• _Problem_: Your output should be the lines of the entries below, exactly, from the first one through the line that holds "export CORE_UTILIZATION = 55".
○ ○ ○ ○ ○ ○ ○
File: config.mk
export PLATFORM = sky130hd
export DESIGN_NAME = mult_div_unit_flat
export DESIGN_NICKNAME = d
export VERILOG_FILES = /design/src/rtl/mult_div_unit_if.sv /design/src/rtl/mult_div_unit.sv /design/src/flat_wrapper.sv
export SDC_FILE = /design/constraint.sdc
export NUM_CORES = 1
export LEC_CHECK = 0
export BUFFER_PORTS_ARGS = -buffer_cell sky130_fd_sc_hd__buf_2
export CORE_ASPECT_RATIO = 1.4
export CORE_MARGIN = 2
export CORE_UTILIZATION = 55
export CTS_CLUSTER_SIZE = 20
export DETAILED_ROUTE_END_ITERATION = 7
export HOLD_SLACK_MARGIN = 0.02
export PLACE_DENSITY = 0.75
export SKIP_CTS_REPAIR_TIMING = 1
export SLEW_MARGIN = 20
export SYNTH_ARGS = -nofsm -noshare
export SYNTH_HDL_FRONTEND = slang
export SYNTH_SLANG_ARGS = --single-unit
File: constraint.sdc
create_clock -name clock -period 7.05 [get_ports clock]
set_clock_uncertainty 0.1 [all_clocks]
set_input_delay 2.115 -clock clock [delete_from_list [all_inputs] [get_ports clock]]
set_output_delay 2.115 -clock clock [all_outputs]
set_load 0.02 [all_outputs]
File: src/rtl/mult_div_unit_if.sv
// Operand/result bundle between the control unit and the multiply/divide unit.
// The control unit is the master; the arithmetic unit is the slave.
interface mult_div_unit_if #(
  parameter int WIDTH = 32
);
  logic             start;
  logic             op;
  logic [WIDTH-1:0] a_in;
  logic [WIDTH-1:0] b_in;
  logic             busy;
  logic             done;
  logic             div_zero;
  logic [WIDTH-1:0] hi;
  logic [WIDTH-1:0] lo;

  modport master (
    output start, op, a_in, b_in,
    input  busy, done, div_zero, hi, lo
  );

  modport slave (
    input  start, op, a_in, b_in,
    output busy, done, div_zero, hi, lo
  );
endinterface

File: src/rtl/mult_div_unit.sv
// Multicycle signed multiply (radix-2 Booth) and divide (restoring on magnitudes)
// producing HI/LO; one iteration per clock edge, results registered in FINISH.
module mult_div_unit #(
  parameter int WIDTH = 32,
  parameter int CNT_W = 6
) (
  input  logic          clock,
  input  logic          reset,
  mult_div_unit_if.slave bus
);
  typedef enum logic [1:0] {S_IDLE, S_MULT, S_DIV, S_FINISH} state_t;

  state_t             state_q, state_d;
  logic [CNT_W-1:0]   cnt_q, cnt_d;
  logic [WIDTH-1:0]   acc_hi_q, acc_hi_d;
  logic [WIDTH-1:0]   acc_lo_q, acc_lo_d;
  logic               q1_q, q1_d;
  logic [WIDTH-1:0]   mcand_q, mcand_d;
  logic               op_q, op_d;
  logic               neg_quo_q, neg_quo_d;
  logic               neg_rem_q, neg_rem_d;
  logic               dz_q, dz_d;
  logic               done_q, done_d;
  logic               div_zero_q, div_zero_d;
  logic [WIDTH-1:0]   hi_q, hi_d;
  logic [WIDTH-1:0]   lo_q, lo_d;

  logic [WIDTH:0]     booth_sum;
  logic [WIDTH:0]     rem_shift;
  logic [WIDTH:0]     rem_diff;

  function automatic logic [WIDTH-1:0] magnitude(input logic [WIDTH-1:0] v);
    return v[WIDTH-1] ? (~v + 1'b1) : v;
  endfunction

  // Booth add is done one bit wider so the most-negative multiplicand cannot overflow
  always_comb begin
    unique case ({acc_lo_q[0], q1_q})
      2'b01:   booth_sum = {acc_hi_q[WIDTH-1], acc_hi_q} + {mcand_q[WIDTH-1], mcand_q};
      2'b10:   booth_sum = {acc_hi_q[WIDTH-1], acc_hi_q} - {mcand_q[WIDTH-1], mcand_q};
      default: booth_sum = {acc_hi_q[WIDTH-1], acc_hi_q};
    endcase
    rem_shift = {acc_hi_q, acc_lo_q[WIDTH-1]};
    rem_diff  = rem_shift - {1'b0, mcand_q};
  end

  always_comb begin
    state_d    = state_q;
    cnt_d      = cnt_q;
    acc_hi_d   = acc_hi_q;
    acc_lo_d   = acc_lo_q;
    q1_d       = q1_q;
    mcand_d    = mcand_q;
    op_d       = op_q;
    neg_quo_d  = neg_quo_q;
    neg_rem_d  = neg_rem_q;
    dz_d       = dz_q;
    done_d     = 1'b0;
    div_zero_d = 1'b0;
    hi_d       = hi_q;
    lo_d       = lo_q;

    unique case (state_q)
      S_IDLE: begin
        if (bus.start) begin
          op_d     = bus.op;
          cnt_d    = '0;
          acc_hi_d = '0;
          q1_d     = 1'b0;
          dz_d     = 1'b0;
          if (bus.op) begin
            mcand_d   = magnitude(bus.b_in);
            acc_lo_d  = magnitude(bus.a_in);
            neg_quo_d = bus.a_in[WIDTH-1] ^ bus.b_in[WIDTH-1];
            neg_rem_d = bus.a_in[WIDTH-1];
            if (bus.b_in == '0) begin
              dz_d    = 1'b1;
              state_d = S_FINISH;
            end else begin
              state_d = S_DIV;
            end
          end else begin
            mcand_d  = bus.a_in;
            acc_lo_d = bus.b_in;
            state_d  = S_MULT;
          end
        end
      end
      S_MULT: begin
        acc_hi_d = booth_sum[WIDTH:1];
        acc_lo_d = {booth_sum[0], acc_lo_q[WIDTH-1:1]};
        q1_d     = acc_lo_q[0];
        cnt_d    = cnt_q + CNT_W'(1);
        if (cnt_q == CNT_W'(WIDTH-1)) state_d = S_FINISH;
      end
      S_DIV: begin
        if (rem_diff[WIDTH]) begin
          acc_hi_d = rem_shift[WIDTH-1:0];
          acc_lo_d = {acc_lo_q[WIDTH-2:0], 1'b0};
        end else begin
          acc_hi_d = rem_diff[WIDTH-1:0];
          acc_lo_d = {acc_lo_q[WIDTH-2:0], 1'b1};
        end
        cnt_d = cnt_q + CNT_W'(1);
        if (cnt_q == CNT_W'(WIDTH-1)) state_d = S_FINISH;
      end
      S_FINISH: begin
        done_d  = 1'b1;
        state_d = S_IDLE;
        if (dz_q) begin
          div_zero_d = 1'b1;
        end else if (op_q) begin
          lo_d = neg_quo_q ? (~acc_lo_q + 1'b1) : acc_lo_q;
          hi_d = neg_rem_q ? (~acc_hi_q + 1'b1) : acc_hi_q;
        end else begin
          hi_d = acc_hi_q;
          lo_d = acc_lo_q;
        end
      end
      default: state_d = S_IDLE;
    endcase
  end

  always_ff @(posedge clock) begin
    if (!reset) begin
      state_q    <= S_IDLE;
      cnt_q      <= '0;
      acc_hi_q   <= '0;
      acc_lo_q   <= '0;
      q1_q       <= 1'b0;
      mcand_q    <= '0;
      op_q       <= 1'b0;
      neg_quo_q  <= 1'b0;
      neg_rem_q  <= 1'b0;
      dz_q       <= 1'b0;
      done_q     <= 1'b0;
      div_zero_q <= 1'b0;
      hi_q       <= '0;
      lo_q       <= '0;
    end else begin
      state_q    <= state_d;
      cnt_q      <= cnt_d;
      acc_hi_q   <= acc_hi_d;
      acc_lo_q   <= acc_lo_d;
      q1_q       <= q1_d;
      mcand_q    <= mcand_d;
      op_q       <= op_d;
      neg_quo_q  <= neg_quo_d;
      neg_rem_q  <= neg_rem_d;
      dz_q       <= dz_d;
      done_q     <= done_d;
      div_zero_q <= div_zero_d;
      hi_q       <= hi_d;
      lo_q       <= lo_d;
    end
  end

  // The divide-by-zero FINISH cycle is not an operation in progress
  assign bus.busy     = (state_q == S_MULT) || (state_q == S_DIV) ||
                        ((state_q == S_FINISH) && !dz_q);
  assign bus.done     = done_q;
  assign bus.div_zero = div_zero_q;
  assign bus.hi       = hi_q;
  assign bus.lo       = lo_q;
endmodule

File: src/flat_wrapper.sv
// flat-port wrapper written by rule: the top's interface ports become plain ports
module mult_div_unit_flat 
#(
  parameter int WIDTH = 32,
  parameter int CNT_W = 6
)
  (clock, reset, bus_start, bus_op, bus_a_in, bus_b_in, bus_busy, bus_done, bus_div_zero, bus_hi, bus_lo);
  mult_div_unit_if #(.WIDTH(WIDTH)) bus_i ();
  input  logic clock;
  input  logic reset;
  input wire logic [$bits(bus_i.start)-1:0] bus_start;
  input wire logic [$bits(bus_i.op)-1:0] bus_op;
  input wire logic [$bits(bus_i.a_in)-1:0] bus_a_in;
  input wire logic [$bits(bus_i.b_in)-1:0] bus_b_in;
  output wire logic [$bits(bus_i.busy)-1:0] bus_busy;
  output wire logic [$bits(bus_i.done)-1:0] bus_done;
  output wire logic [$bits(bus_i.div_zero)-1:0] bus_div_zero;
  output wire logic [$bits(bus_i.hi)-1:0] bus_hi;
  output wire logic [$bits(bus_i.lo)-1:0] bus_lo;
  assign bus_i.start = bus_start;
  assign bus_i.op = bus_op;
  assign bus_i.a_in = bus_a_in;
  assign bus_i.b_in = bus_b_in;
  assign bus_busy = bus_i.busy;
  assign bus_done = bus_i.done;
  assign bus_div_zero = bus_i.div_zero;
  assign bus_hi = bus_i.hi;
  assign bus_lo = bus_i.lo;
  mult_div_unit #(.WIDTH(WIDTH), .CNT_W(CNT_W)) u_core (.clock(clock), .reset(reset), .bus(bus_i));
endmodule
## Word level (Yosys, flattened, before mapping)

Cells that the tools add are included.

- Bits in registers: 175
- Input port bits: 68
- Output and inout bits: 67
- Word-level logic and storage cells: 85

- $add $sub $neg: 8
- Eq/ne operators: 9
- Multiplexer cells: 28
- Bitwise operators: 6
- Reductions and logical operators: 19

Operator list:

| kind | number |
|---|---|
| 2-to-1 mux 32 bit | 11 |
| case mux 32 bit (3 select lines) | 2 |
| adder 32 x 1 -> 32 bit, second input constant | 4 |
| inverter 32 bit | 4 |
| case mux 33 bit (2 select lines) | 1 |
| adder 32 x 32 -> 33 bit | 1 |
| subtractor 32 x 32 -> 33 bit | 1 |
| subtractor 33 x 32 -> 33 bit | 1 |
| zero test 32 bit | 1 |
| AND reduction 2 bit | 7 |
| case mux 6 bit (2 select lines) | 1 |
| 2-to-1 mux 1 bit | 7 |
| adder 6 x 1 -> 6 bit, second input constant | 1 |
| equality test 2 bit, second input constant | 3 |
| equality test 6 x 5 -> 1 bit, second input constant | 1 |
| 2-to-1 mux 2 bit | 3 |
| 2-to-1 mux 6 bit | 1 |
| case mux 2 bit (3 select lines) | 1 |
| AND reduction 3 bit | 2 |
| equality test 2 x 1 -> 1 bit, second input constant | 2 |
| nonzero test 2 bit | 2 |
| inequality test 3 bit, second input constant | 1 |
| nonzero test 3 bit | 1 |
| zero test 2 bit | 1 |
| 9 further kinds | 10 |

## Logic depth before layout (Yosys ltp)

Gate-level depths: netlist of run 1.

- Word-level depth: 6
- Gate-level depth with buffers: 18
- Gate-level depth less buffers: 17

## Worst setup path after synthesis of run 1

No wires, ideal clock.

- Kind: input to register
- Start: input port bus_b_in[12]
- End: register u_core.mcand_q[29]
- Setup time: 0.070 ns
- Data arrival time: 4.702 ns
- Required time: 6.880 ns
- Path slack: 2.177 ns
- Stages: 8
- Buffers on the path: 0
- Path through: or4_4 -> or4_4 -> or4_1 -> or3_1 -> o31ai_1 -> xor2_1 -> a211o_1 -> a21oi_1

- Cells in the longest elaborated chain, start to end: 4

RTL lines:

| element | RTL line | source |
|---|---|---|
| start, declared | flat_wrapper.sv:14 | `input wire logic [$bits(bus_i.b_in)-1:0] bus_b_in;` |
| inverter 32 bit | mult_div_unit.sv:33 | `return v[WIDTH-1] ? (~v + 1'b1) : v;` |
| adder 32 x 1 -> 32 bit | mult_div_unit.sv:33 |  |
| 2-to-1 mux 32 bit | mult_div_unit.sv:33 |  |
| 2-to-1 mux 32 bit | mult_div_unit.sv:71 | `if (bus.op) begin` |
| end signal, assigned | mult_div_unit.sv:146 | `mcand_q <= mcand_d;` |
| end, declared | mult_div_unit.sv:18 | `logic [WIDTH-1:0] mcand_q, mcand_d;` |

No other way between the ends.
A chain may end at the register's enable or synchronous reset.

## Worst setup path in the final report of run 1

- Start: register u_core.mcand_q[2]
- End: register u_core.acc_hi_q[29]

- Cells in the longest elaborated chain, start to end: 3
- Elaborated cells between the ends (all ways): 6
- Those cells by class: 3 x add/sub; 3 x mux

RTL lines:

| element | RTL line | source |
|---|---|---|
| subtractor 32 x 32 -> 33 bit (tied with other cells) | mult_div_unit.sv:40 | `2'b10: booth_sum = {acc_hi_q[WIDTH-1], acc_hi_q} - {mcand_q[WIDTH-1], mcand_q};` |
| case mux 33 bit (2 select lines) or 2-to-1 mux 32 bit (tied branches) | mult_div_unit.sv:38, mult_div_unit.sv:97 |  |
| case mux 32 bit (3 select lines) (*) | mult_div_unit.sv:63 | `unique case (state_q)` |
| end signal, assigned | mult_div_unit.sv:143 | `acc_hi_q <= acc_hi_d;` |
| end, declared | mult_div_unit.sv:15 | `logic [WIDTH-1:0] acc_hi_q, acc_hi_d;` |

Mark *: on every way between the ends. The rest lies on a longest branch, timed or not.

==> impl_metrics.ini, run 1 <==
[routing]
vias = 15460
drc = 0
wl_per_cell_um = 21.38
final_antenna_net_count = 0
dr.pass1.iters = 5
vias_per_cell = 6.347
wirelength_um = 52080
first_iter_violations = 1188

[yosys]
synth-seq-cells = 175
async_flop_share_pct = 0
netlist_area_mm2 = 0.01487
synth_edf_count = 0
synth-seq-area-share_pct = 23.57
synthCells = 2024
synth_nets = 2170
synth_ff_type = dfxtp_1
synth.distinct_cells = 76
yosys_warnings = 0
syn_avg_cell_area_um2 = 7.345

[placement]
numPortBuffers = 134
postPlaceCellArea_mm2 = 0.01565
place_congestion = 1.030
dpl_worst_slack_ns = 1.839
dpl.hpwl_um = 39500

[timing]
rsz0062_at_grt = false
whs_ns = 0.3524
layout_setup_ws_ns = 1.883
hold_viol = 0
final-setup-viol-count = 0
fin_crit_sh_pct = 73.30
setup_tns_ns = 0
min_period_ns = 5.167
max-slew-margin-rel_pct = 27.83
drv_slew = 0
worst_pin_slew_ns = 1.083
max_freq_mhz = 193.5

[power]
p_switching_w = 0.002592
pwr-share-comb_pct = 55.1
p_leak_nw = 6.568
power_density_mw_per_mm2 = 325.6
p_sw_share_pct = 48.99
p_int_w = 0.002698
max-vdd-ir-drop_v = 0.0002434
seq_power_share_pct = 26.4
clkPwrFrac_pct = 18.5

[grt]
grt_max_degree = 116
antenna_found_initial = 0
grt_pass1_vias = 14430
grt_overflow = 0
track_usage_pct = 36.39
grt_pass1_wl_um = 79610

[critical_path]
slowest_delay_ns = 0.82
path_cells = or3_1 -> nor4_1 -> and2_1 -> nor2_1 -> xnor2_1 -> ha_1 -> nand2_1 -> o311ai_1 -> a31oi_1 -> o21ai_0 -> mux2i_1 -> nand2_1 -> o311a_1
rr_endpoint = u_core.acc_hi_q[29]
r2r_setup_slack_ns = 1.88
regToRegStartpoint = u_core.mcand_q[2]
r2r_cells = 13
cp_data_required_time_ns = 7.30
critPathLaunchType = flop
arrival_ns = 5.42
crit_fanout = 7
criticalPathCategory = flop to flop
end_kind = flop
critPathMostFrequentCell = nand2_1
crit_slowest_cell = o311ai_1

[die]
core_region_area_mm2 = 0.02674
die_w_um = 143.0
dieHeight_um = 198.5
start_util_pct = 55.60
fp-row-count = 71
dieArea_mm2 = 0.02838
io_pins = 135

[worst_hold_path]
worst_hold_path.num_cells = 2
holdPathEnd = u_core.bus.hi[31]
hp-class = flop to flop
hold_path_startpoint = u_core.bus.hi[31]

[finish]
diodes = 0
final_area_mm2 = 0.01624
areaGrowthSynthToFinish_pct = 9.266
drive_above_1_share_pct = 10.43
layout.nets = 2205
nFillCells = 2523

[clocking]
clock_tree.root_cell = clkbuf_16
cts_tree = yes
cts.sinks = 175
h-tree-depth = 4
insertion_delay_ns = 0.46
clkTransAtPathRegs_ns = 0.08
cts_buffer_depth = 2
numCtsBuffers = 17

[run]
max_cap_violations = 0

[outcome]
status = finished, final reports clean
cell type report:
class / count / area, um^2 / share of cell area (%)
clock buffer: 19 / 442.9 / 2.727
clock inverter: 12 / 146.4 / 0.9012
inverter: 71 / 266.5 / 1.641
multi-input combinational: 1639 / 10600 / 65.24
sequential: 175 / 3503 / 21.57
tap: 365 / 456.7 / 2.811
timing repair buffer: 155 / 830.8 / 5.114
how the worst max path moves through the flow:
stage,from,endpoint,slack [ns],cells past startpoint
after global placement,u_core.mcand_q[2],u_core.acc_hi_q[29],1.76,13
final,u_core.mcand_q[2],u_core.acc_hi_q[29],1.88,13
after detailed placement,bus_b_in[12],u_core.mcand_q[29],1.84,9
after global routing,u_core.mcand_q[2],u_core.acc_hi_q[29],1.74,13
after floorplan,bus_b_in[12],u_core.mcand_q[29],2.18,8
after CTS,u_core.mcand_q[2],u_core.acc_hi_q[30],1.90,14
layout by cell type, fill, tap and decap left out, types with 36 or more instances in the layout:
master / count
nand3_1: 37
a21o_1: 36
a21oi_1: 181
xor2_1: 96
buf_2: 133
nand2_1: 175
o21ai_0: 147
a211oi_1: 85
nor3_1: 41
xnor2_1: 95
nor2_1: 218
ha_1: 75
inv_1: 69
dfxtp_1: 175
layer usage:
metal | GRT usage (%) | routed length, um | vias to the layer above | part of all wire (%)
met5 | 0 | 0 | - | 0
met4 | 29.23 | 4686 | 0 | 9.0
met3 | 5.657 | 2452 | 161 | 4.7
met2 | 61.78 | 25170 | 539 | 48
met1 | 39.96 | 19770 | 7288 | 38
li1 | - | - | 7474 | -
cell usage after synthesis, types with 13 or more instances:
cell type / number / area (um^2)
nor2_1: 218 / 818.3
a21oi_1: 181 / 905.9
nand2_1: 176 / 660.6
dfxtp_1: 175 / 3503
o21ai_0: 147 / 735.7
clkbuf_1: 120 / 450.4
xor2_1: 96 / 840.8
xnor2_1: 95 / 832.1
a211oi_1: 85 / 638.1
ha_1: 76 / 950.9
inv_1: 70 / 262.8
nor3_1: 41 / 205.2
nand3_1: 37 / 185.2
a21o_1: 36 / 270.3
a22oi_1: 30 / 225.2
a31oi_1: 26 / 162.7
o211ai_1: 25 / 187.7
o31ai_1: 24 / 180.2
nand2b_1: 23 / 143.9
or3_1: 23 / 143.9
and3_1: 20 / 125.1
o211a_1: 17 / 170.2
a22o_1: 16 / 140.1
mux2i_1: 16 / 160.2
nor2b_1: 16 / 100.1
nor4_1: 16 / 100.1
and2_1: 15 / 93.84
nand4_1: 15 / 93.84
buf_1: 14 / 52.55
a311oi_1: 13 / 113.9
power groups by stage:
stage	combinational, W	clock, W	sequential (W)
after floorplan	0.00209	0	0.00134
after global placement	0.00281	0	0.00140
after detailed placement	0.00285	0	0.00141
after CTS	0.00286	0.000986	0.00138
after global routing	0.00317	0.00102	0.00141
final	0.00292	0.000979	0.00140
worst max-delay path: cells and delay by family, from the launching register on:
| kind | cells | cell delay, ns |
|---|---|---|
| xor+xnor | 1 | 0.15 |
| flops | 1 | 0.34 |
| mux | 1 | 0.23 |
| fa+ha+maj | 1 | 0.53 |
| compound gates | 4 | 1.93 |
| simple gates | 6 | 1.80 |
metrics by stage:
step | total power (W) | util, % | std cells
final | 0.005290 | 60.75 | 2436
after global placement | 0.004210 | 58.53 | 2405
after floorplan | 0.003432 | - | 2024
after global routing | 0.005606 | 60.75 | 2436
after CTS | 0.005233 | 60.73 | 2436
after detailed placement | 0.004253 | 58.53 | 2405
registers in the layout, summed over array words and instances, names as in the netlist:
name	count
u_core.acc_lo_q	32
u_core.cnt_q	6
u_core.dz_q	1
u_core.state_q	2
u_core.op_q	1
u_core.acc_hi_q	32
u_core.bus.div_zero	1
u_core.neg_rem_q	1
u_core.bus.lo	32
u_core.neg_quo_q	1
u_core.mcand_q	32
u_core.bus.done	1
u_core.q1_q	1
u_core.bus.hi	32
cell families after synthesis:
family | count (synthesis) | synth area share [%]
AO/OA/AOI/OAI | 700 | 30.97
AND/OR/NAND/NOR | 648 | 20.65
buffers and inverters | 210 | 5.361
XOR/XNOR | 191 | 11.25
flip-flops | 175 | 23.57
adder cells (fa/ha/maj) | 78 | 6.666
multiplexers | 22 | 1.532
Power figures use the tool's default switching activity.
==> run 2, diff against run 1 <==
- ABC_AREA: default -> 1
- PLACE_DENSITY: 0.75 -> 0.74
- clock period: 7.05 -> 5.2 ns (I/O delays scaled with it)
==> run 2 against run 1 <==
Against the previous run:
- total power up 58%
- core utilization shrank 0.41 points
- worst hold slack better by 0.022 ns
- cell count grew 42%
- register-to-register slack worse by 0.66 ns
- largest cell class unchanged
- via count grew 37%
- synthesized cell count rose by 48%
- count of clock-buffer cells in the layout is 1 lower
- worst setup slack worse by 0.67 ns
- final area up 14%
- critical path type is now input pin to flop
- synthesized area increased by 16%
- routed wire length up 41%
==> impl_metrics.ini, run 2 <==
[critical_path]
r2r_setup_slack_ns = 1.22
cp_num_buf_inv = 3
criticalPathCategory = input pin to flop
critPathLaunchType = input pin
regToRegStartpoint = u_core.mcand_q[0]
end_kind = flop
path_cells = buf_2 -> nor2_1 -> nor2_4 -> inv_2 -> nor2_2 -> inv_2 -> a21oi_1 -> o21ai_0 -> a21oi_1
r2r_cells = 22
crit_fanout = 27
cp_top_family = simple AND/OR/NAND/NOR gates
arrival_ns = 4.28
crit_slowest_cell = nor2_2
slowest_delay_ns = 0.82
cp_data_required_time_ns = 5.49
rr_endpoint = u_core.acc_hi_q[29]

[power]
p_sw_share_pct = 56.18
seq_power_share_pct = 22.6
p_int_w = 0.003667
p_leak_nw = 9.413
clkPwrFrac_pct = 15.6
p_switching_w = 0.004700
power_density_mw_per_mm2 = 450.0
max-vdd-ir-drop_v = 0.0002844
pwr-share-comb_pct = 61.8

[die]
die_w_um = 153.4
dieHeight_um = 213.1
io_pins = 135
dieArea_mm2 = 0.03269
start_util_pct = 55.76
fp-row-count = 76
core_region_area_mm2 = 0.03081

[clocking]
numCtsBuffers = 17
cts_tree = yes
cts_buffer_depth = 2
cts.sinks = 175
clock_tree.root_cell = clkbuf_16
insertion_delay_ns = 0.46
clkTransAtPathRegs_ns = 0.08
h-tree-depth = 4

[yosys]
synth_top_area_share_pct = 20.39
netlist_area_mm2 = 0.01718
synth_nets = 3140
synth_simple_gate_area_share_pct = 35.69
synth-xor-area-share_pct = 4.486
synth_top_family_by_area = simple AND/OR/NAND/NOR gates
synth_common_cells = 862 x nand2_1, 433 x inv_1, 281 x a21oi_1
syn_avg_cell_area_um2 = 5.738
synth_edf_count = 0
synth_ff_type = dfxtp_1
synth_compound_area_share_pct = 20.87
synthTopCellsByArea = dfxtp_1 20%, nand2_1 19%, inv_1 9.5%
synth-seq-cells = 175
synth-seq-area-share_pct = 20.39
yosysTopAreaCell = dfxtp_1
synthCells = 2994
synth.distinct_cells = 49
muxShareOfSynthArea_pct = 0
yosys_warnings = 0
yosysMostFrequentCell = nand2_1
synth_fa_ha_area_share_pct = 5.768
async_flop_share_pct = 0

[finish]
layout_commonest_cell = nand2_1
nFillCells = 2986
drive_above_1_share_pct = 8.195
layout.nets = 3196
areaGrowthSynthToFinish_pct = 8.215
multi_input_area_mm2 = 0.01149
stdcell_count = 3453
final_cell_mix = 862 x nand2_1, 432 x inv_1, 281 x a21oi_1, 267 x nor2_1, 189 x nand3_1
diodes = 0
seq_area_mm2 = 0.003503

[timing]
max-slew-margin-rel_pct = 26.74
fin_crit_sh_pct = 76.74
min_period_ns = 3.990
final-setup-viol-count = 0
whs_ns = 0.3744
worst_pin_slew_ns = 1.097
drv_slew = 0
rsz0062_at_grt = false
max_freq_mhz = 250.6
setup_tns_ns = 0
hold_viol = 0

[routing]
vias_per_cell = 6.118
first_iter_violations = 2396
drc = 0
wl_per_cell_um = 21.33
vias = 21130
wirelength_um = 73650
dr.pass1.iters = 8
final_antenna_net_count = 0

[grt]
grt_pass1_vias = 20060
antenna_found_initial = 1
track_usage_pct = 43.82
grt_max_degree = 121
grt_overflow = 0
grt_pass1_wl_um = 109800

[placement]
place_inst = 3421
numPortBuffers = 134
dpl.hpwl_um = 56780
place_congestion = 1.055

[worst_hold_path]
hold_path_startpoint = u_core.mcand_q[26]
hp-class = flop to flop
worst_hold_path.num_cells = 2
holdPathEnd = u_core.mcand_q[26]

[outcome]
status = finished, final reports clean

[run]
max_cap_violations = 0
## run 2: stage by stage
stage | utilization (%) | setup WS, ns | instance area, um^2 | power (W)
floorplan | - | 2.027 | 17180 | 0.005236
global placement | 58.39 | 0.8639 | 17990 | 0.006754
detailed placement | 58.39 | 0.8588 | 17990 | 0.006825
CTS | 60.34 | 1.314 | 18590 | 0.008141
global route | 60.34 | 0.7623 | 18590 | 0.008865
finish | 60.34 | 1.210 | 18590 | 0.008367
## run 2: metal layers
layer	up-vias	wire (um)	track usage, %
li1	9875	-	-
met1	9492	24290	43.55
met2	1309	34910	76.60
met3	451	5704	7.408
met4	0	8733	42.93
met5	-	0	0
○ ○ ○ ○ ○ ○ ○
• _Exercise answer_:
File: config.mk
export PLATFORM = sky130hd
export DESIGN_NAME = mult_div_unit_flat
export DESIGN_NICKNAME = d
export VERILOG_FILES = /design/src/rtl/mult_div_unit_if.sv /design/src/rtl/mult_div_unit.sv /design/src/flat_wrapper.sv
export SDC_FILE = /design/constraint.sdc
export NUM_CORES = 1
export LEC_CHECK = 0
export BUFFER_PORTS_ARGS = -buffer_cell sky130_fd_sc_hd__buf_2
export CORE_ASPECT_RATIO = 1.4
export CORE_MARGIN = 2
export CORE_UTILIZATION = 55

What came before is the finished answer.